Slender pencil orchid

Scientific classification
- Kingdom: Plantae
- Clade: Tracheophytes
- Clade: Angiosperms
- Clade: Monocots
- Order: Asparagales
- Family: Orchidaceae
- Subfamily: Epidendroideae
- Genus: Dendrobium
- Species: D. mortii
- Binomial name: Dendrobium mortii F.Muell.
- Synonyms: Callista mortii (F.Muell.) Kuntze; Dockrillia mortii (F.Muell.) Rauschert; Dendrobium robertsii F.Muell. ex Rupp; Dendrobium tenuissimum Rupp; Dockrillia tenuissima (Rupp) Rauschert;

= Dendrobium mortii =

- Genus: Dendrobium
- Species: mortii
- Authority: F.Muell.
- Synonyms: Callista mortii (F.Muell.) Kuntze, Dockrillia mortii (F.Muell.) Rauschert, Dendrobium robertsii F.Muell. ex Rupp, Dendrobium tenuissimum Rupp, Dockrillia tenuissima (Rupp) Rauschert

Species of orchid

Dendrobium mortii, commonly known as slender pencil orchid, is a species of orchid that is endemic to eastern Australia.
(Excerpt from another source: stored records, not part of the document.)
This design comes from an exercise in tuning for small area and a short achievable clock period on the open sky130 flow, not from production work. No functional check of the RTL was part of any run shown here.

==> flow/design.v, too long to show whole: its modules and the start of the top module <==
// module pipelined_array_multiplier: 1817 lines
// module mul_fa: 10 lines
// module mul_bpp: 10 lines
// module mul_ha: 9 lines
// module mul_xnor: 7 lines
// module mul_or: 7 lines
module pipelined_array_multiplier (
    input  logic        clk_i,
    input  logic        clk_en_i,
    input  logic        rst_n_i,
    input  logic [31:0] multiplicand_i,
    input  logic [31:0] multiplier_i,
    input  logic        data_valid_i,
    output logic [63:0] product_o,
    output logic        data_valid_o
);
  // ...
==> flow/flow/run.sh <==
#!/bin/bash
# Layout flow: the standard ORFS flow (standard.sh, unchanged synthesis),
# with timing repair asked to leave 7.0 ns of setup slack at the design's
# clock period, so that it sizes and buffers the critical paths.
set -euo pipefail
cd "$(dirname "$0")/.."
bash standard.sh synth > flow_synth.log 2>&1
bash standard.sh SETUP_SLACK_MARGIN=7.0  finish > flow_layout.log 2>&1
==> flow/standard.sh <==
#!/bin/bash
# synth_recipe.tcl (not shown) runs the flow's synth.tcl, then flattens the netlist and writes it again
# the make line also repeats each setting of config.mk as NAME=value (left out here)
make -C /OpenROAD-flow-scripts/flow DESIGN_CONFIG=/design/flow/config.mk WORK_HOME=/design/flow/orfs CLKGATE_MAP_FILE= SYNTH_SCRIPT=/design/flow/synth_recipe.tcl "${@:-finish}"
==> flow/config.mk <==
export PLATFORM = sky130hd
export DESIGN_NAME = pipelined_array_multiplier
export DESIGN_NICKNAME = pipelined_array_multiplier
export VERILOG_FILES = /design/flow/design.v
export SDC_FILE = /design/flow/constraint.sdc
export NUM_CORES = 4
export LEC_CHECK = 0
export CAP_MARGIN = 20
export CORE_MARGIN = 2
export CORE_UTILIZATION = 40
export SLEW_MARGIN = 20
export SYNTH_HIERARCHICAL = 1
export SYNTH_MINIMUM_KEEP_SIZE = 0
==> flow/constraint.sdc <==
create_clock -name core_clock -period 11.0 [get_ports {clk_i}]
set_input_delay 2.2000 -clock core_clock [delete_from_list [all_inputs] [get_ports {clk_i}]]
set_output_delay 2.2000 -clock core_clock [all_outputs]
set_load 0.01 [all_outputs]
==> impl_metrics.yaml, run 1 <==
run_status:
  status: "timing/DRC/antenna clean"
cells_and_area:
  multi_input_area_share_pct: 61.7
  design_area_um2: 43800
  fillers: 6923
  max_flop_register: "cs_q"
  n_all_buffers: 508
  dominant_cells: "multi-input combinational cells"
  clockNetworkAreaShare_pct: 2.62
  final_cells: 4211
  final_cell_mix: "a22oi_2 (512), xor2_1 (498), edfxtp_1 (255)"
timing:
  setup_violations: 0
  fin_ws_ns: 5.99
  max_freq_mhz: 200
  relSlewSlack_pct: 40.5
cts:
  cts_made_buffers: 35
  htreeDepth: 2
  cts_hold_buf: 0
  clkSinkCount: 258
  clkTransAtPathRegs_ns: 0.06
  cts-root-buf: "clkbuf_16"
min_path:
  hold_end: "v_q[1]$_SDFFE_PN0P_"
die:
  dieArea_um2: 85900
  placementRows: 106
critical_path:
  worstPathBufferInverterCount: 4
  cpMostUsedCell: "fa_2"
  cp_num_cells: 15
  critPathRequiredTime_ns: 11.27
  worstSetupPathType: "register to register"
placed_design:
  placed_cell_area_um2: 37500
drt:
  wl_met2_um: 56900
  dr.pass1.iters: 5
  vias: 26200
  highest_layer: "met4"
grt:
  grt_usage_pct: 30.8
  grt_remaining_overflow: 0
synthesis:
  synth_most_common_cell: "xor2_1"
  synth.avg_cell_area_um2: 13.0
  synthAdderAreaFrac_pct: 30.8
It is an epiphyte with hanging stems and leaves and flowering stems with up to three pale green to dark green flowers. The flowers have a white labellum with purple markings. It usually grows near the tops of rainforest trees that are often shrouded in mist.

==Description==
Dendrobium mortii is an epiphytic herb with pendulous stems 1 mm thick and up to 0.7 m long. The leaves are cylindrical, fleshy and dark green, 40-100 mm long, 2-4 mm in diameter with a longitudinal groove. Up to three pale green to dark green flowers 12-14 mm long and 17-20 mm wide are arranged on a flowering stem about 10 mm long. The sepals are 12-15 mm long and 2.5-3.5 mm wide and the petals are 10-13 mm long and about 1 mm wide. The labellum is white with purple markings, 14-17 mm long, 5-6 mm wide and has three lobes. The side lobes are upright and the middle lobe curves downwards and has crinkly edges. Flowering occurs from September to November.

==Taxonomy and naming==
Dendrobium mortii was first formally described in 1859 by Ferdinand von Mueller and the description was published Fragmenta phytographiae Australiae from a specimen collected near the Hastings River by Hermann Beckler.

==Distribution and habitat==
Slender pencil orchid grows on the upper branches of rainforest trees, especially on ridge tops that are exposed to breezes and mists. It occurs between the McPherson Range in Queensland and Barrington Tops in New South Wales.